(THE INPUT)
[config.mk]
export PLATFORM = sky130hd
export DESIGN_NAME = sram_arbiter
export DESIGN_NICKNAME = d
export VERILOG_FILES = /design/src/rtl/sram_arbiter.sv
export SDC_FILE = /design/constraint.sdc
export NUM_CORES = 1
export LEC_CHECK = 0
export CAP_MARGIN = 0
export CORE_ASPECT_RATIO = 1.5
export CORE_MARGIN = 2
export CORE_UTILIZATION = 38
export DETAILED_ROUTE_END_ITERATION = 8
export GPL_ROUTABILITY_DRIVEN = 0
export HOLD_SLACK_MARGIN = 0.02
export PLACE_DENSITY = 0.76
export SLEW_MARGIN = 20
export SYNTH_ARGS = -nofsm -noshare
export SYNTH_HDL_FRONTEND = slang
export SYNTH_SLANG_ARGS = --single-unit
[constraint.sdc]
create_clock -name clk -period 1.8 [get_ports clk]
set_input_delay 0.18 -clock clk [delete_from_list [all_inputs] [get_ports clk]]
set_output_delay 0.18 -clock clk [all_outputs]
set_load 0.01 [all_outputs]
[src/rtl/sram_arbiter.sv]
// sram_arbiter: shares one single-port, fixed-latency SRAM between the
// instruction-fetch path (IF) and the data-memory path (MEM). Each access is
// a multi-cycle transaction: address/data/controls are registered on the grant
// edge, held for WAIT_CYCLES cycles, then the owner gets a one-cycle ready
// pulse in the RESP state. MEM has fixed priority over IF.
//
// Ports:
//   clk, rst                   clock, synchronous active-high reset
//   if_req/if_addr             IF read request (held until if_ready) + address
//   if_rdata/if_ready          IF read data and one-cycle completion pulse
//   mem_r_en/mem_w_en          MEM read/write request (held until mem_ready)
//   mem_addr/mem_wdata         MEM address and write data
//   mem_rdata/mem_ready        MEM read data and one-cycle completion pulse
//   freeze                     pipeline freeze while a MEM access is pending
//   sram_addr/sram_wdata       registered SRAM address and write data
//   sram_we/sram_oe            registered SRAM write / output enables
//   sram_rdata                 SRAM read data
//
// Handshake: a requester raises its request and holds it (with stable
// address/data) until it sees its ready pulse; ready is high for exactly one
// cycle and the data output is valid in that cycle. The arbiter only samples
// requests in IDLE. The FSM state is the named signal 'state' and the access
// counter is 'cnt', both visible for checkers.
module sram_arbiter #(
  parameter int WAIT_CYCLES = 4,
  parameter int ADDR_W      = 32,
  parameter int DATA_W      = 32
) (
  input  logic              clk,
  input  logic              rst,
  input  logic              if_req,
  input  logic [ADDR_W-1:0] if_addr,
  output logic [DATA_W-1:0] if_rdata,
  output logic              if_ready,
  input  logic              mem_r_en,
  input  logic              mem_w_en,
  input  logic [ADDR_W-1:0] mem_addr,
  input  logic [DATA_W-1:0] mem_wdata,
  output logic [DATA_W-1:0] mem_rdata,
  output logic              mem_ready,
  output logic              freeze,
  output logic [ADDR_W-1:0] sram_addr,
  output logic [DATA_W-1:0] sram_wdata,
  output logic              sram_we,
  output logic              sram_oe,
  input  logic [DATA_W-1:0] sram_rdata
);

  typedef enum logic [1:0] {
    IDLE    = 2'd0,
    MEM_ACC = 2'd1,
    IF_ACC  = 2'd2,
    RESP    = 2'd3
  } state_t;

  localparam logic OWNER_IF  = 1'b0;
  localparam logic OWNER_MEM = 1'b1;

  // Counter value on the last cycle the SRAM controls are held.
  localparam logic [3:0] LAST_CNT = 4'(WAIT_CYCLES - 1);

  state_t     state;
  logic [3:0] cnt;
  logic       owner;
  logic       mem_req;

  assign mem_req = mem_r_en | mem_w_en;

  // Drops in the RESP cycle so the MEM stage advances together with its data.
  assign freeze = mem_req & ~mem_ready;

  always_ff @(posedge clk) begin
    if (rst) begin
      state      <= IDLE;
      cnt        <= 4'd0;
      owner      <= OWNER_IF;
      sram_addr  <= '0;
      sram_wdata <= '0;
      sram_we    <= 1'b0;
      sram_oe    <= 1'b0;
      if_rdata   <= '0;
      mem_rdata  <= '0;
      if_ready   <= 1'b0;
      mem_ready  <= 1'b0;
    end else begin
      // Ready pulses are only ever set on the edge entering RESP.
      if_ready  <= 1'b0;
      mem_ready <= 1'b0;
      case (state)
        IDLE: begin
          if (mem_req) begin
            // Both enables high counts as a write: oe stays low.
            state      <= MEM_ACC;
            owner      <= OWNER_MEM;
            cnt        <= 4'd0;
            sram_addr  <= mem_addr;
            sram_wdata <= mem_wdata;
            sram_we    <= mem_w_en;
            sram_oe    <= ~mem_w_en;
          end else if (if_req) begin
            state      <= IF_ACC;
            owner      <= OWNER_IF;
            cnt        <= 4'd0;
            sram_addr  <= if_addr;
            sram_wdata <= '0;
            sram_we    <= 1'b0;
            sram_oe    <= 1'b1;
          end
        end
        MEM_ACC, IF_ACC: begin
          if (cnt == LAST_CNT) begin
            if (owner == OWNER_IF) begin
              if_rdata <= sram_rdata;
            end else if (!sram_we) begin
              // sram_we still reflects the access type on this final edge.
              mem_rdata <= sram_rdata;
            end
            sram_we   <= 1'b0;
            sram_oe   <= 1'b0;
            sram_addr <= '0;
            if_ready  <= (owner == OWNER_IF);
            mem_ready <= (owner == OWNER_MEM);
            state     <= RESP;
          end else begin
            cnt <= cnt + 4'd1;
          end
        end
        RESP: begin
          state <= IDLE;
        end
        default: begin
          state <= IDLE;
        end
      endcase
    end
  end

endmodule

Yosys cells after proc, flatten, opt, wreduce, memory -nomap -nowiden

Index checks and enable logic that the tools add are counted.

$add $sub $neg: 1
Eq/ne operators: 7
Mux-type cells: 22
Bitwise gates (word level): 8
Reductions and logical operators: 11

Operators with widths:

| kind                                                                  | number |
|---|---|
| 32-bit two-way mux                                                    | 5 |
| 32-bit one-hot mux with 2 select lines                                | 1 |
| 4-bit two-way mux                                                     | 3 |
| 3-bit AND reduction                                                   | 3 |
| 4-bit one-hot mux with 2 select lines                                 | 1 |
| 1-bit two-way mux                                                     | 6 |
| 2-bit two-way mux                                                     | 3 |
| 1-bit inverter                                                        | 6 |
| 2-bit one-hot mux with 3 select lines                                 | 1 |
| 4-bit by 1-bit adder with 4-bit output, second input constant         | 1 |
| 2-bit equality test, second input constant                            | 2 |
| 4-bit by 2-bit equality test with 1-bit output, second input constant | 1 |
| 2-bit != test, second input constant                                  | 2 |
| 1-bit one-hot mux with 2 select lines                                 | 2 |
| 2-bit AND reduction                                                   | 2 |
| 4-bit AND reduction                                                   | 1 |
| 2-bit nonzero test                                                    | 2 |
| 3-bit != test, second input constant                                  | 1 |
| 3-bit OR reduction                                                    | 1 |
| 2-bit by 1-bit equality test with 1-bit output, second input constant | 1 |
| 2-bit logical NOT                                                     | 1 |
| 2-bit OR reduction                                                    | 1 |
| 1-bit bitwise AND                                                     | 1 |
| 1-bit OR                                                              | 1 |

Register bits: 139
Input bits: 133
Output and inout bits: 133
Logic and storage cells: 60

Logic depth before layout (Yosys ltp)

Depth after elaboration: 4
Mapped depth: 7
Mapped depth without buffers: 5

Least setup slack after synthesis

No wires, ideal clock.

Path kind: register -> register
Start: register state[0]
End: register cnt[3]
Library setup time: 0.074 ns
Arrival: 1.655 ns
Required time: 1.726 ns
Path slack: 0.070 ns
Cell stages (with the launch flop): 7
Path buffers: 1
Clock period less this slack: 1.730 ns
Cell sequence: dfxtp_1 > inv_1 > ha_1 > clkbuf_1 > inv_1 > or4_1 > a31oi_1

Cells in the longest elaborated chain, start to end: 4
Elaborated cells on any way between the ends: 9
Classes of those cells: 4 x eq/ne; 1 x mux; 4 x reduce/logical

Ends and longest elaborated chain:

| item                                                                                  | RTL line | source |
|---|---|---|
| start: declaration                                                                    | 62       | `state_t state;` |
| start signal: assignment                                                              | 74       | `state <= IDLE;` |
| start signal: assignment                                                              | 93       | `state <= MEM_ACC;` |
| start signal: assignment                                                              | 101      | `state <= IF_ACC;` |
| 2-bit by 1-bit equality test with 1-bit output or 2-bit equality test (tied branches) | 89       | `case (state)` |
| 2-bit OR reduction                                                                    | 89       |  |
| 2-bit != test (no source line) or 2-bit nonzero test (tied branches)                  | n/a      |  |
| 3-bit AND reduction (no source line)                                                  | n/a      |  |
| end signal: assignment                                                                | 125      | `cnt <= cnt + 4'd1;` |
| end: declaration                                                                      | 63       | `logic [3:0] cnt;` |

Parallel ways exist; a longest one is shown, timed or not.
A chain may end at the register's enable or synchronous reset.

Final worst setup path

Start: register state[0]
End: register sram_oe

Cells in the longest elaborated chain, start to end: 4
Elaborated cells on any way between the ends: 9
Classes of those cells: 4 x eq/ne; 1 x mux; 4 x reduce/logical

Ends and longest elaborated chain:

| item                                                                                  | RTL line | source |
|---|---|---|
| 2-bit by 1-bit equality test with 1-bit output or 2-bit equality test (tied branches) | 89       |  |
| 2-bit OR reduction                                                                    | 89       |  |
| 2-bit != test (no source line) or 2-bit nonzero test (tied branches)                  | n/a      |  |
| 3-bit AND reduction (no source line)                                                  | n/a      |  |
| end signal: assignment                                                                | 99       | `sram_oe <= ~mem_w_en;` |
| end: declaration                                                                      | 45       | `output logic sram_oe,` |

Parallel ways exist; a longest one is shown, timed or not.

==> flow_summary.json <==
{
  "grt_pass1_vias": 5829,
  "drc": 0,
  "hp-start": "mem_w_en",
  "tightest_slew_ns": 0.7321,
  "intPower_w": 0.008442,
  "setup_viol_count_final": 0,
  "ys_seq_elements": 139,
  "cts_tree": "built",
  "die_w_um": 107.9,
  "wl_per_cell_um": 16.51,
  "status": "finished clean",
  "switching_share_pct": 32.95,
  "port_buffers": 265,
  "io-pin-count": 266,
  "clk_pin_slew_ns": 0.06,
  "drive_above_1_share_pct": 8.820,
  "hp-class": "in2reg",
  "die-height_um": 159.8,
  "switching_power_w": 0.004148,
  "first_pass_iters": 4,
  "rsz0062_at_grt": "true",
  "fin_cells": 1147,
  "cp_data_arrival_time_ns": 2.05,
  "yosysSeqAreaShare_pct": 45.27,
  "n_antenna_cell": 0,
  "grt_max_degree": 70,
  "crit_chain": "inv_1, ha_1, buf_4, nor2b_1, o21a_4, mux2_4",
  "critPathTopFamily": "flip-flops",
  "p_comb_share_pct": 39.2,
  "grt_pass1_wl_um": 29440,
  "crit_type": "reg2reg",
  "avgSynthCellArea_um2": 8.858,
  "fp-row-count": 57,
  "cts_sinks": 139,
  "report.final.slew_viol_count": 0,
  "wl_um": 18930,
  "period_share_pct": 98.27,
  "cp_slowest_cell": "dfxtp_1",
  "hold_violations": 0,
  "reg2reg_slack_ns": 0.03,
  "cts_buffers": 17,
  "via_per_inst": 5.296,
  "p_per_area_nw_per_um2": 1288,
  "drt_iter0_markers": 446,
  "r2r_end": "sram_oe",
  "seqPwrFrac_pct": 31.1,
  "nets": 1064,
  "nFillCells": 1387,
  "worstSkewPairLatency_ns": 0.40,
  "clock_skew_ns": 0.01065,
  "synth_area_um2": 6147,
  "slew_headroom_pct": 51.19,
  "ff2ff_path_depth": 6,
  "worstSetupEndpointType": "flop",
  "initial_core_util_pct": 38.31,
  "synth_cells": 694,
  "ant_nets": 0,
  "ys.warnings.count": 0,
  "clock_power_share_pct": 29.7,
  "overflow": 0,
  "hold_depth": 4,
  "antenna_found_initial": 0,
  "path_buf_inv": 2,
  "cp.required_ns": 2.09,
  "maxCapViolations": 0,
  "dpl_worst_slack_ns": -0.03982,
  "syn2layout_area_growth_pct": 58.99,
  "syn-num-nets": 830,
  "min_period_ns": 1.769,
  "coreArea_um2": 16050,
  "ir_worst_vdd_uv": 799.1,
  "place_inst": 1113,
  "ys_types": 37,
  "max_stage_delay_ns": 0.32,
  "h-tree-depth": 4,
  "fmax_mhz": 565.4,
  "dieArea_um2": 17230,
  "start_kind": "flop",
  "leakage_nw": 3.409,
  "root_buffer": "clkbuf_16",
  "path_max_fanout": 11,
  "finalWorstSetupSlack_ns": 0.03122,
  "hold_ws_ns": 0.3048,
  "hold_end": "state[1]",
  "vias": 6075,
  "post-dp-hpwl_um": 12800,
  "tns_ns": 0,
  "layout_common_cells": "clkdlybuf4s50_1 (262), dfxtp_1 (137), o21ai_0 (69)",
  "timing.rr.start": "state[0]",
  "max-clock-path-buffers": 2,
  "final_common_cell": "clkdlybuf4s50_1",
  "grt_usage_pct": 21.15
}
[power groups by stage]
stage	clock (W)	combinational, W	sequential (W)
2_1_floorplan	0	0.00257	0.00413
3_3_place_gp	0	0.00486	0.00396
3_5_place_dp	0	0.00489	0.00398
4_1_cts	0.00383	0.00493	0.00392
5_1_grt	0.00397	0.00529	0.00398
6_report	0.00374	0.00494	0.00391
(End THE INPUT)
**ABOUT THIS TASK**
Give back the opening line of the records above and every line after it, up to and including the one with "create_clock -name clk", unchanged.

**RESPONSE TO THIS TASK**
[config.mk]
export PLATFORM = sky130hd
export DESIGN_NAME = sram_arbiter
export DESIGN_NICKNAME = d
export VERILOG_FILES = /design/src/rtl/sram_arbiter.sv
export SDC_FILE = /design/constraint.sdc
export NUM_CORES = 1
export LEC_CHECK = 0
export CAP_MARGIN = 0
export CORE_ASPECT_RATIO = 1.5
export CORE_MARGIN = 2
export CORE_UTILIZATION = 38
export DETAILED_ROUTE_END_ITERATION = 8
export GPL_ROUTABILITY_DRIVEN = 0
export HOLD_SLACK_MARGIN = 0.02
export PLACE_DENSITY = 0.76
export SLEW_MARGIN = 20
export SYNTH_ARGS = -nofsm -noshare
export SYNTH_HDL_FRONTEND = slang
export SYNTH_SLANG_ARGS = --single-unit
[constraint.sdc]
create_clock -name clk -period 1.8 [get_ports clk]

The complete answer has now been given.